Living donor versus deceased donor liver transplant also yields less resource utilization
TUESDAY, July 16, 2019 (HealthDay News) — Living donor liver transplant (LDLT) offers superior outcomes and less resource utilization over deceased donor liver transplant (DDLT), according to research published online July 10 in the Annals of Surgery.
Abhinav Humar, M.D., from the University of Pittsburgh, and colleagues conducted a retrospective review of 245 adult LDLT and 592 adult DDLT performed at a single center during 10 years.

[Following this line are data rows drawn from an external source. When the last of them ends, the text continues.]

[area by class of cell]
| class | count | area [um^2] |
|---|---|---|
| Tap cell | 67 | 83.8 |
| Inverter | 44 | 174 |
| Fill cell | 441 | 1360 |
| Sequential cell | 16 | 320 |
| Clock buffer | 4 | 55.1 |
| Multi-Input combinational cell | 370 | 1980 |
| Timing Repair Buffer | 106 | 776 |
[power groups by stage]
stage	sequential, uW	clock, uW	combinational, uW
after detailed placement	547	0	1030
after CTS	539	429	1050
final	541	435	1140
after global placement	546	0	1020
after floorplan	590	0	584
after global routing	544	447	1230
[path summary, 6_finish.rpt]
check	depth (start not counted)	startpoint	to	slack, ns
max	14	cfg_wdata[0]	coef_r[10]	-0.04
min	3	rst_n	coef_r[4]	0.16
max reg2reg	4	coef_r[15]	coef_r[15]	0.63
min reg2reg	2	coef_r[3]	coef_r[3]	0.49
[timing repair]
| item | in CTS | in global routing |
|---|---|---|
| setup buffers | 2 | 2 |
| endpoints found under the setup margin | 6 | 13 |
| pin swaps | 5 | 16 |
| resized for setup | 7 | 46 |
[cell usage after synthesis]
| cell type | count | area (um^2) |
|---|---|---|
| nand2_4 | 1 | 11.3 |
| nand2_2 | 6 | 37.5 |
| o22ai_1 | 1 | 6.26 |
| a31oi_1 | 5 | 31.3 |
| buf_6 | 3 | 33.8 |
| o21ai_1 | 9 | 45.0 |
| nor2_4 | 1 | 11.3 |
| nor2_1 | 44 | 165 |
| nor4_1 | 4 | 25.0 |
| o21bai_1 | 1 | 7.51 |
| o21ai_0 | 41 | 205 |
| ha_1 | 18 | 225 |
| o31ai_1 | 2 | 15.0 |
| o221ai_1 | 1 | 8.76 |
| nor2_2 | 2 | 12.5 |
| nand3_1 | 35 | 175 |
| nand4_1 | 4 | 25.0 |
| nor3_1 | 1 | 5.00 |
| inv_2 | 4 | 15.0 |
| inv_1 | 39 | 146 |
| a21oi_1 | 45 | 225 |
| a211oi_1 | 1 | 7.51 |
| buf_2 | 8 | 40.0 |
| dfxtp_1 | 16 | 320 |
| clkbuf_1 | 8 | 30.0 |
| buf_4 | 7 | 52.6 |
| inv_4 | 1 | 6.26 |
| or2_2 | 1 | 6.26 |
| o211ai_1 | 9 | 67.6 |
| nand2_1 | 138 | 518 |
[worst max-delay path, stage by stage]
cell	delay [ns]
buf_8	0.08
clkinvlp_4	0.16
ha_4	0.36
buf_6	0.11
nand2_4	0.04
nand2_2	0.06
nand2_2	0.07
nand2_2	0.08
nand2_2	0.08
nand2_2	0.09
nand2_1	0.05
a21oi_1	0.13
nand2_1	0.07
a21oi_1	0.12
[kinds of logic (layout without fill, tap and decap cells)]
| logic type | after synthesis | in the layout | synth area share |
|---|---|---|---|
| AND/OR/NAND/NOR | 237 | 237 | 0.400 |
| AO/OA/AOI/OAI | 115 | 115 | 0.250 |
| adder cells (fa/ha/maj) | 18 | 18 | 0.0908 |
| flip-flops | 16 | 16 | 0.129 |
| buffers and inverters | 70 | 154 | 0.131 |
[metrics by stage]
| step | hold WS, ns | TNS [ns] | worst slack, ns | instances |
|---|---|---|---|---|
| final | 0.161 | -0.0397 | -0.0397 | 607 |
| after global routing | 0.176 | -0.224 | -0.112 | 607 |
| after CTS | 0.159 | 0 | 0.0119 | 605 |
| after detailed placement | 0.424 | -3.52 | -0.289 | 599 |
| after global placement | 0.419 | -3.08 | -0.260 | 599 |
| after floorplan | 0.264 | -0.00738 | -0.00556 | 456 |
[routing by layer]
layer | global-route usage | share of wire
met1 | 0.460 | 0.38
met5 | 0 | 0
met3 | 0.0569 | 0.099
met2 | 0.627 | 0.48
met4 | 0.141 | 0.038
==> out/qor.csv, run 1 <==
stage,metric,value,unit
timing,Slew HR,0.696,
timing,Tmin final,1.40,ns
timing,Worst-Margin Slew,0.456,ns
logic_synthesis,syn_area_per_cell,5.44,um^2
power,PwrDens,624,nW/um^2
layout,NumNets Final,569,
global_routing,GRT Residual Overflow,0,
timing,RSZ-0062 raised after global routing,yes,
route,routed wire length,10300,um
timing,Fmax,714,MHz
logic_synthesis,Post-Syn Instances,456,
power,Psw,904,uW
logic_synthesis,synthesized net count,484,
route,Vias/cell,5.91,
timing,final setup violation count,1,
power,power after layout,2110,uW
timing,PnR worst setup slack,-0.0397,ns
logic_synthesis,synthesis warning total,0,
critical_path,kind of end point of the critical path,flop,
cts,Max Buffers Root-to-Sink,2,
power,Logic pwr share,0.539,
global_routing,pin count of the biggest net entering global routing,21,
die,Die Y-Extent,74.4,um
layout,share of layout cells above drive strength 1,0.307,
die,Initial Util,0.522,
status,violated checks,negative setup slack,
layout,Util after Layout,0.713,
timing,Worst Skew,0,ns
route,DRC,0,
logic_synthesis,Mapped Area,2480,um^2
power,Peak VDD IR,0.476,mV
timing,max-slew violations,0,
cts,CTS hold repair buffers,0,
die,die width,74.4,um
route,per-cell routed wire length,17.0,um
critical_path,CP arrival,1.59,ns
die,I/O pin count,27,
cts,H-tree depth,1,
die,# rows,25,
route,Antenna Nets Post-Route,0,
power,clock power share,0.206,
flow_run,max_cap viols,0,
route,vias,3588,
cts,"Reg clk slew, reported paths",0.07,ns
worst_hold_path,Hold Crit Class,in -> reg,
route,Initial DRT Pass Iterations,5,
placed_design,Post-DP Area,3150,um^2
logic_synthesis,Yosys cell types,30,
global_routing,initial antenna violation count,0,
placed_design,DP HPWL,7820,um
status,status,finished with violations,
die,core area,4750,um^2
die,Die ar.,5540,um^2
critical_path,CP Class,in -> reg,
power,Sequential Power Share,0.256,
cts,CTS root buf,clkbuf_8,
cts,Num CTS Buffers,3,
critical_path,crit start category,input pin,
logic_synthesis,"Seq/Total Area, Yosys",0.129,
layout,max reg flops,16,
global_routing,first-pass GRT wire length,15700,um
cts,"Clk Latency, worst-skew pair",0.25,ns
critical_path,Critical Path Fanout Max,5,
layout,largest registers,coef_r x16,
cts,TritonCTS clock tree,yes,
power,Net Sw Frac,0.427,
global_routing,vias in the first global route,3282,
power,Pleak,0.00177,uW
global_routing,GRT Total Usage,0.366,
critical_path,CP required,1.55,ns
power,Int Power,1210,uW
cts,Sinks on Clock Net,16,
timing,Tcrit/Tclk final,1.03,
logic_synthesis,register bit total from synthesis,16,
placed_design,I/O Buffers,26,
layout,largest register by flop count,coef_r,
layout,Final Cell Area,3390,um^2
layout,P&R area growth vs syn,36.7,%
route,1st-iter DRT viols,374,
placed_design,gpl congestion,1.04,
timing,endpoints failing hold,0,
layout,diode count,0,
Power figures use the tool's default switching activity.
$ cat config.mk
export PLATFORM = sky130hd
export DESIGN_NAME = crc_checked_command_frame_classifier
export DESIGN_NICKNAME = d
export VERILOG_FILES = /design/src/rtl/ccfc_pkg.sv /design/src/rtl/ccfc_track.sv /design/src/rtl/crc_checked_command_frame_classifier.sv
export VERILOG_INCLUDE_DIRS = /design/src /design/src/rtl
export SDC_FILE = /design/constraint.sdc
export NUM_CORES = 1
export LEC_CHECK = 0
export ABC_AREA = 1
export BUFFER_PORTS_ARGS = -buffer_cell sky130_fd_sc_hd__buf_4
export CORE_ASPECT_RATIO = 0.7
export CORE_MARGIN = 2
export CORE_UTILIZATION = 45
export CTS_CLUSTER_SIZE = 20
export DETAILED_ROUTE_END_ITERATION = 8
export MAX_ROUTING_LAYER = met4
export PLACE_DENSITY = 0.65
export SETUP_SLACK_MARGIN = 0.4
export SLEW_MARGIN = 20
export SYNTH_ARGS = -nofsm -noshare
export SYNTH_HDL_FRONTEND = slang
export SYNTH_SLANG_ARGS = --single-unit
$ cat constraint.sdc
create_clock -name clk -period 3.8 [get_ports clk]
set_clock_uncertainty 0.1 [all_clocks]
set_input_delay 0.76 -clock clk [delete_from_list [all_inputs] [get_ports clk]]
set_output_delay 0.76 -clock clk [all_outputs]
set_load 0.01 [all_outputs]
$ cat src/rtl/crc_checked_command_frame_classifier_defines.svh
// Assertion macros shared by the classifier RTL.
// Define ASSERT_OFF to compile the assertions out.
`ifndef CRC_CHECKED_COMMAND_FRAME_CLASSIFIER_DEFINES_SVH
`define CRC_CHECKED_COMMAND_FRAME_CLASSIFIER_DEFINES_SVH

`ifndef ASSERT_OFF
// Checks a property on every rising clock edge outside reset.
`define ASSERT_CLK(label, prop, msg) \
    label: assert property (@(posedge clk) disable iff (!rst_n) (prop)) else $error(msg);
// Checks that an expression is never true outside reset.
`define ASSERT_NEVER(label, expr, msg) \
    `ASSERT_CLK(label, !(expr), msg)
`else
`define ASSERT_CLK(label, prop, msg)
`define ASSERT_NEVER(label, expr, msg)
`endif

`endif

$ cat src/rtl/ccfc_pkg.sv
package ccfc_pkg;

    localparam int MAX_TRANSFER = 512;
    localparam int LEN_W = 10;
    localparam int POS_CLOG = $clog2(MAX_TRANSFER + 1);
    localparam int POS_W = (POS_CLOG > LEN_W) ? POS_CLOG : LEN_W;

    localparam int FRAME_LEN = 138;
    localparam int PAYLOAD_AT = 8;
    localparam int PAYLOAD_LEN = 128;
    localparam logic [7:0] HDR_BYTE_A = 8'h80;
    localparam logic [7:0] HDR_BYTE_B = 8'h01;
    localparam logic [7:0] BLOCK_MAGIC = 8'h81;
    localparam logic [15:0] CRC_POLY = 16'h1021;

    // Command strings as ASCII codes, first character in the top byte.
    localparam int RESCUE_LEN = 12;
    localparam int ENTER_LEN = 21;
    localparam int EXIT_LEN = 20;
    localparam logic [8*RESCUE_LEN-1:0] RESCUE_STR = 96'h656e7465725f726573637565;
    localparam logic [8*ENTER_LEN-1:0] ENTER_STR =
        168'h656e7465725f757067726164655f6578745f6d6375;
    localparam logic [8*EXIT_LEN-1:0] EXIT_STR =
        160'h657869745f757067726164655f6578745f6d6375;

    typedef enum logic [2:0] {
        VERDICT_DATA    = 3'd0,
        VERDICT_RESCUE  = 3'd1,
        VERDICT_ENTER   = 3'd2,
        VERDICT_EXIT    = 3'd3,
        VERDICT_BLOCK   = 3'd4,
        VERDICT_UNKNOWN = 3'd5,
        VERDICT_ERROR   = 3'd6
    } verdict_t;

    localparam logic [1:0] CFG_CONTROL_LEAD = 2'd0;
    localparam logic [1:0] CFG_UPGRADE_LEAD = 2'd1;
    localparam logic [1:0] CFG_UPGRADE_EN   = 2'd2;

    typedef struct packed {
        logic [7:0] control_lead;
        logic [7:0] upgrade_lead;
        logic       upgrade_en;
    } cfg_t;

    typedef struct packed {
        verdict_t         verdict;
        logic [LEN_W-1:0] length;
        logic             overflow;
    } result_t;

    // One byte of CRC-16/XMODEM, MSB first.
    function automatic logic [15:0] crc16_byte(logic [15:0] crc, logic [7:0] b);
        logic [15:0] c;
        c = crc ^ {b, 8'h00};
        for (int i = 0; i < 8; i++)
        begin
            c = c[15] ? ({c[14:0], 1'b0} ^ CRC_POLY) : {c[14:0], 1'b0};
        end
        return c;
    endfunction

    function automatic logic [7:0] rescue_char(logic [3:0] k);
        logic [7:0] ch;
        ch = '0;
        if (int'(k) < RESCUE_LEN)
        begin
            ch = RESCUE_STR[8*(RESCUE_LEN-1-int'(k)) +: 8];
        end
        return ch;
    endfunction

    function automatic logic [7:0] enter_char(logic [4:0] k);
        logic [7:0] ch;
        ch = '0;
        if (int'(k) < ENTER_LEN)
        begin
            ch = ENTER_STR[8*(ENTER_LEN-1-int'(k)) +: 8];
        end
        return ch;
    endfunction

    function automatic logic [7:0] exit_char(logic [4:0] k);
        logic [7:0] ch;
        ch = '0;
        if (int'(k) < EXIT_LEN)
        begin
            ch = EXIT_STR[8*(EXIT_LEN-1-int'(k)) +: 8];
        end
        return ch;
    endfunction

endpackage

$ cat src/rtl/ccfc_track.sv
`include "crc_checked_command_frame_classifier_defines.svh"

module ccfc_track (
    input  logic             clk,
    input  logic             rst_n,
    input  logic             step,
    input  logic [7:0]       data_byte,
    input  logic             last_byte,
    input  logic             transfer_error,
    input  ccfc_pkg::cfg_t   cfg,
    output ccfc_pkg::result_t result
);
    import ccfc_pkg::*;

    logic [POS_W-1:0] pos_reg, pos_next;
    logic [15:0]      crc_reg, crc_next;
    logic             hdr_reg, hdr_next;
    logic             uhdr_reg, uhdr_next;
    logic [7:0]       trl_reg, trl_next;
    logic             rescue_reg, rescue_next;
    logic             enter_reg, enter_next;
    logic             exit_reg, exit_next;
    logic             ovf_reg, ovf_next;
    logic [POS_W-1:0] pos_off;
    logic             frame;

    assign pos_off = pos_reg - POS_W'(PAYLOAD_AT);

    // Per-byte update of the transfer state.
    always_comb
    begin
        pos_next    = pos_reg;
        crc_next    = crc_reg;
        hdr_next    = hdr_reg;
        uhdr_next   = uhdr_reg;
        trl_next    = trl_reg;
        rescue_next = rescue_reg;
        enter_next  = enter_reg;
        exit_next   = exit_reg;
        ovf_next    = ovf_reg;
        if (pos_reg >= POS_W'(MAX_TRANSFER))
        begin
            ovf_next = 1'b1;
        end
        else
        begin
            pos_next = pos_reg + POS_W'(1);
            if (pos_reg == '0)
            begin
                hdr_next  = hdr_reg && (data_byte == cfg.control_lead);
                uhdr_next = uhdr_reg && (data_byte == cfg.upgrade_lead);
            end
            else if (pos_reg == POS_W'(1))
            begin
                hdr_next  = hdr_reg && (data_byte == HDR_BYTE_A);
                uhdr_next = uhdr_reg && (data_byte == BLOCK_MAGIC);
            end
            else if (pos_reg == POS_W'(2))
            begin
                hdr_next = hdr_reg && (data_byte == HDR_BYTE_B);
            end
            if (pos_reg >= POS_W'(PAYLOAD_AT) &&
                pos_reg < POS_W'(PAYLOAD_AT + PAYLOAD_LEN))
            begin
                crc_next = crc16_byte(crc_reg, data_byte);
                if (pos_off < POS_W'(RESCUE_LEN))
                begin
                    rescue_next = rescue_reg && (data_byte == rescue_char(pos_off[3:0]));
                end
                if (pos_off < POS_W'(ENTER_LEN))
                begin
                    enter_next = enter_reg && (data_byte == enter_char(pos_off[4:0]));
                end
                if (pos_off < POS_W'(EXIT_LEN))
                begin
                    exit_next = exit_reg && (data_byte == exit_char(pos_off[4:0]));
                end
            end
            else if (pos_reg == POS_W'(PAYLOAD_AT + PAYLOAD_LEN))
            begin
                trl_next = data_byte;
            end
        end
    end

    // Verdict for the transfer, meaningful on its last byte.
    assign frame = !ovf_next && (pos_next == POS_W'(FRAME_LEN)) && hdr_next &&
                   ({trl_next, data_byte} == crc_next);

    always_comb
    begin
        result.length   = pos_next[LEN_W-1:0];
        result.overflow = ovf_next;
        if (transfer_error)
        begin
            result.verdict = VERDICT_ERROR;
        end
        else if (frame)
        begin
            if (rescue_next)
                result.verdict = VERDICT_RESCUE;
            else if (cfg.upgrade_en && enter_next)
                result.verdict = VERDICT_ENTER;
            else if (cfg.upgrade_en && exit_next)
                result.verdict = VERDICT_EXIT;
            else
                result.verdict = VERDICT_UNKNOWN;
        end
        else if (cfg.upgrade_en && uhdr_next && pos_next >= POS_W'(2))
        begin
            result.verdict = VERDICT_BLOCK;
        end
        else
        begin
            result.verdict = VERDICT_DATA;
        end
    end

    always_ff @(posedge clk or negedge rst_n)
    begin
        if (!rst_n)
        begin
            pos_reg    <= '0;
            crc_reg    <= '0;
            hdr_reg    <= 1'b1;
            uhdr_reg   <= 1'b1;
            trl_reg    <= '0;
            rescue_reg <= 1'b1;
            enter_reg  <= 1'b1;
            exit_reg   <= 1'b1;
            ovf_reg    <= 1'b0;
        end
        else if (step)
        begin
            if (last_byte)
            begin
                pos_reg    <= '0;
                crc_reg    <= '0;
                hdr_reg    <= 1'b1;
                uhdr_reg   <= 1'b1;
                trl_reg    <= '0;
                rescue_reg <= 1'b1;
                enter_reg  <= 1'b1;
                exit_reg   <= 1'b1;
                ovf_reg    <= 1'b0;
            end
            else
            begin
                pos_reg    <= pos_next;
                crc_reg    <= crc_next;
                hdr_reg    <= hdr_next;
                uhdr_reg   <= uhdr_next;
                trl_reg    <= trl_next;
                rescue_reg <= rescue_next;
                enter_reg  <= enter_next;
                exit_reg   <= exit_next;
                ovf_reg    <= ovf_next;
            end
        end
    end

    `ASSERT_NEVER(a_pos_bounded, pos_reg > POS_W'(MAX_TRANSFER), "byte position past maximum")
    `ASSERT_CLK(a_ovf_saturated, ovf_reg |-> pos_reg == POS_W'(MAX_TRANSFER), "overflow before saturation")
    `ASSERT_CLK(a_clear_after_last, step && last_byte |=> pos_reg == '0 && !ovf_reg, "state not cleared after last byte")

endmodule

The researchers found that LDLT recipients had superior patient survival outcomes at three years (86 versus 80 percent). LDLT recipients also had a significantly shorter length of hospital stay (11 versus 13 days) as well as a lower likelihood of intraoperative blood transfusion (52 versus 78 percent) and need for posttransplant dialysis (1.6 versus 7.4 percent). Rates of early reoperation and biliary/vascular complications were similar. LDLT had 29.5 percent lower hospital costs related to the transplant. For LDLT, researchers found no early or late deaths, a 3.1 percent three-month reoperation rate, and an overall complication rate of 19.5 percent. Use of LDLT expanded in the center, comprising 53.6 percent of transplants (versus a national average of 4.8 percent), with the transplant rate increasing from 44.8 per 100 person-years in 2015 to 87.5 in 2018.
“Living donor liver transplants, in tandem with deceased donor liver transplants, [represent] an opportunity to significantly decrease the risk of wait-list mortality, and [give] us the ability to transplant a person sooner,” Humar said in a statement.